The Bible reveals that “that which is perfect” is a Being. God is the only Perfect Being; no human being is perfect apart from God. We make the blunder of applying to human beings terms which the Bible applies to God only. Our Lord in replying to the rich young ruler, who used the term “Good Master,” said, “None is good save One, even God” (rv). There is only one Being to whom the term “good” can be applied, and that is the Perfect Being, the term cannot be applied to good men. In the Sermon on the Mount our Lord places God as the model for Christian character; He does not say, “Be good as a man is good,” but—“Ye therefore shall be perfect, as your heavenly Father is perfect” (rv).
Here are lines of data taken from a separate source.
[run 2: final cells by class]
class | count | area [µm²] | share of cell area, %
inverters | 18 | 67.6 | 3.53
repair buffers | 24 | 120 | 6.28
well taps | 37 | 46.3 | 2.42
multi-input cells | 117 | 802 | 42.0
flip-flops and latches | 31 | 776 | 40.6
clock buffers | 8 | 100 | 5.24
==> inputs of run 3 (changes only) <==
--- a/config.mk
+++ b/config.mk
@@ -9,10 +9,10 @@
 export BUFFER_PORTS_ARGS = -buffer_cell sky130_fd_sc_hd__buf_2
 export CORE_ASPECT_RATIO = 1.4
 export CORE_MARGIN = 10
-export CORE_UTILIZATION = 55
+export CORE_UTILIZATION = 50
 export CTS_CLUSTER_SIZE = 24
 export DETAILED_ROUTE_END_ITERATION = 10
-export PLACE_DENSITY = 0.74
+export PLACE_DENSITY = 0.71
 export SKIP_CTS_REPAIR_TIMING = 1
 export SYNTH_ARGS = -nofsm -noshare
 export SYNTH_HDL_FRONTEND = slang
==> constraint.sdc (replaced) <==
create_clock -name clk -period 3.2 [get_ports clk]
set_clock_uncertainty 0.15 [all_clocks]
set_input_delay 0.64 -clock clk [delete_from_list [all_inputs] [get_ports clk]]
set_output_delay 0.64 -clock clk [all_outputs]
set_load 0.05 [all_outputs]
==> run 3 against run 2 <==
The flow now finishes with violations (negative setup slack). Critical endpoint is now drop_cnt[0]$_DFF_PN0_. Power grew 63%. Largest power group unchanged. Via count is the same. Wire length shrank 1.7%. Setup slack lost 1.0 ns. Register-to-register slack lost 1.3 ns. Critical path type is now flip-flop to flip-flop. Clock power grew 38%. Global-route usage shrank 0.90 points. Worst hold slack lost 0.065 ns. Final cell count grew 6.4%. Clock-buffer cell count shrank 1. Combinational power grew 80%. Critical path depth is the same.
$ cat src/rtl/mc_control_unit.sv
// mc_control_unit: multicycle ARM controller (FSM, ALU decoder, NZCV flags, condition check).
// Optional MC_CMP_EN adds CMP (cmd 1010) as a flag-setting SUB with no register write-back.
module mc_control_unit #(
    parameter logic [3:0] NZCV_RESET = 4'b0000
) (
    input  logic        clk,
    input  logic        Reset,
    input  logic [19:0] Instr_fields,
    input  logic [3:0]  ALUFlags,
    output logic        PCWrite,
    output logic        RegWrite,
    output logic        IRWrite,
    output logic        MemWrite,
    output logic        AdrSrc,
    output logic        ALUSrcA,
    output logic [1:0]  ALUSrcB,
    output logic [1:0]  ResultSrc,
    output logic [1:0]  RegSrc,
    output logic [1:0]  ImmSrc,
    output logic [1:0]  ALUCtrl
);
    typedef enum logic [3:0] {
        FETCH, DECODE, MEMADR, MEMREAD, MEMWB, MEMWRITE, EXECR, EXECI, ALUWB, BRANCH
    } state_t;

    state_t      state_q, state_d;
    logic [3:0]  flags_q, flags_d;
    logic        cond_ex_q, cond_ex_d;
    logic [3:0]  cond, cmd, rd;
    logic [1:0]  op;
    logic [5:0]  funct;
    logic        s_bit, l_bit, rd_pc;
    logic [1:0]  alu_dec, flag_w;
    logic        no_write, cond_ex;
    logic        n_f, z_f, c_f, v_f;
    logic        pc_write, reg_write, ir_write, mem_write;
    logic        unused_rn;

    assign cond      = Instr_fields[19:16];
    assign op        = Instr_fields[15:14];
    assign funct     = Instr_fields[13:8];
    assign rd        = Instr_fields[3:0];
    assign unused_rn = ^Instr_fields[7:4];
    assign cmd       = funct[4:1];
    assign s_bit     = funct[0];
    assign l_bit     = funct[0];
    assign rd_pc     = (rd == 4'hf);
    assign {n_f, z_f, c_f, v_f} = flags_q;

    assign RegSrc = {(op == 2'b01) & ~l_bit, (op == 2'b10)};
    assign ImmSrc = op;

    always_comb begin
        alu_dec  = 2'b00;
        no_write = 1'b0;
        flag_w   = {s_bit, 1'b0};
        case (cmd)
            4'b0100: flag_w[0] = s_bit;
            4'b0010: begin
                alu_dec   = 2'b01;
                flag_w[0] = s_bit;
            end
            4'b0000: alu_dec = 2'b10;
            4'b1100: alu_dec = 2'b11;
`ifdef MC_CMP_EN
            4'b1010: begin
                alu_dec  = 2'b01;
                no_write = 1'b1;
                flag_w   = 2'b11;
            end
`endif
            default: begin
                no_write = 1'b1;
                flag_w   = 2'b00;
            end
        endcase
    end

    always_comb begin
        cond_ex = 1'b0;
        case (cond)
            4'h0: cond_ex = z_f;
            4'h1: cond_ex = ~z_f;
            4'h2: cond_ex = c_f;
            4'h3: cond_ex = ~c_f;
            4'h4: cond_ex = n_f;
            4'h5: cond_ex = ~n_f;
            4'h6: cond_ex = v_f;
            4'h7: cond_ex = ~v_f;
            4'h8: cond_ex = c_f & ~z_f;
            4'h9: cond_ex = ~c_f | z_f;
            4'ha: cond_ex = (n_f == v_f);
            4'hb: cond_ex = (n_f != v_f);
            4'hc: cond_ex = ~z_f & (n_f == v_f);
            4'hd: cond_ex = z_f | (n_f != v_f);
            4'he: cond_ex = 1'b1;
            default: cond_ex = 1'b0;
        endcase
    end

    always_ff @(posedge clk or negedge Reset) begin
        if (!Reset) begin
            state_q   <= FETCH;
            flags_q   <= NZCV_RESET;
            cond_ex_q <= 1'b0;
        end else begin
            state_q   <= state_d;
            flags_q   <= flags_d;
            cond_ex_q <= cond_ex_d;
        end
    end

    always_comb begin
        state_d   = FETCH;
        flags_d   = flags_q;
        cond_ex_d = (state_q == DECODE) ? cond_ex : cond_ex_q;
        if ((state_q == EXECR || state_q == EXECI) && cond_ex_q) begin
            if (flag_w[1]) flags_d[3:2] = ALUFlags[3:2];
            if (flag_w[0]) flags_d[1:0] = ALUFlags[1:0];
        end
        case (state_q)
            FETCH:    state_d = DECODE;
            DECODE:   state_d = (op == 2'b01) ? MEMADR :
                                (op == 2'b10) ? BRANCH :
                                (op == 2'b00) ? (funct[5] ? EXECI : EXECR) : FETCH;
            MEMADR:   state_d = l_bit ? MEMREAD : MEMWRITE;
            MEMREAD:  state_d = MEMWB;
            EXECR:    state_d = ALUWB;
            EXECI:    state_d = ALUWB;
            default:  state_d = FETCH;
        endcase
    end

    always_comb begin
        pc_write  = 1'b0;
        reg_write = 1'b0;
        ir_write  = 1'b0;
        mem_write = 1'b0;
        AdrSrc    = 1'b0;
        ALUSrcA   = 1'b0;
        ALUSrcB   = 2'b00;
        ResultSrc = 2'b00;
        ALUCtrl   = 2'b00;
        case (state_q)
            FETCH: begin
                ir_write  = 1'b1;
                pc_write  = 1'b1;
                ALUSrcA   = 1'b1;
                ALUSrcB   = 2'b10;
                ResultSrc = 2'b10;
            end
            DECODE: begin
                ALUSrcA   = 1'b1;
                ALUSrcB   = 2'b10;
                ResultSrc = 2'b10;
            end
            MEMADR: ALUSrcB = 2'b01;
            MEMREAD: AdrSrc = 1'b1;
            MEMWB: begin
                ResultSrc = 2'b01;
                reg_write = cond_ex_q & ~rd_pc;
                pc_write  = cond_ex_q & ~no_write & rd_pc;
            end
            MEMWRITE: begin
                AdrSrc    = 1'b1;
                mem_write = cond_ex_q;
            end
            EXECR: ALUCtrl = alu_dec;
            EXECI: begin
                ALUSrcB = 2'b01;
                ALUCtrl = alu_dec;
            end
            ALUWB: begin
                reg_write = cond_ex_q & ~no_write & ~rd_pc;
                pc_write  = cond_ex_q & ~no_write & rd_pc;
            end
            BRANCH: begin
                ALUSrcB   = 2'b01;
                ResultSrc = 2'b10;
                pc_write  = cond_ex_q;
            end
            default: ;
        endcase
    end

    // strobes must be inert the moment Reset falls, independent of the state register
    assign PCWrite  = pc_write & Reset;
    assign RegWrite = reg_write & Reset;
    assign IRWrite  = ir_write & Reset;
    assign MemWrite = mem_write & Reset;
endmodule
We are to be perfect as our Father in heaven is perfect, not by struggle and effort, but by the impartation of that which is Perfect. We are accustomed to the use of the word “perfect” in connection with our relationship to God (e.g. Philippians 3:12-15), but here the word is used in a bigger sense, viz. perfect as God is perfect.

“Love” is another term we are apt to apply wrongly. We emphasise perfect love towards our fellow-men; the Bible emphasises perfect love to God. Love is an indefinable word, and in the Bible it is always used as directly characteristic of God—“God is love.” In Romans 5:5, Paul says that “the love of God is shed abroad in our hearts,” not the power to love God, but the love of God.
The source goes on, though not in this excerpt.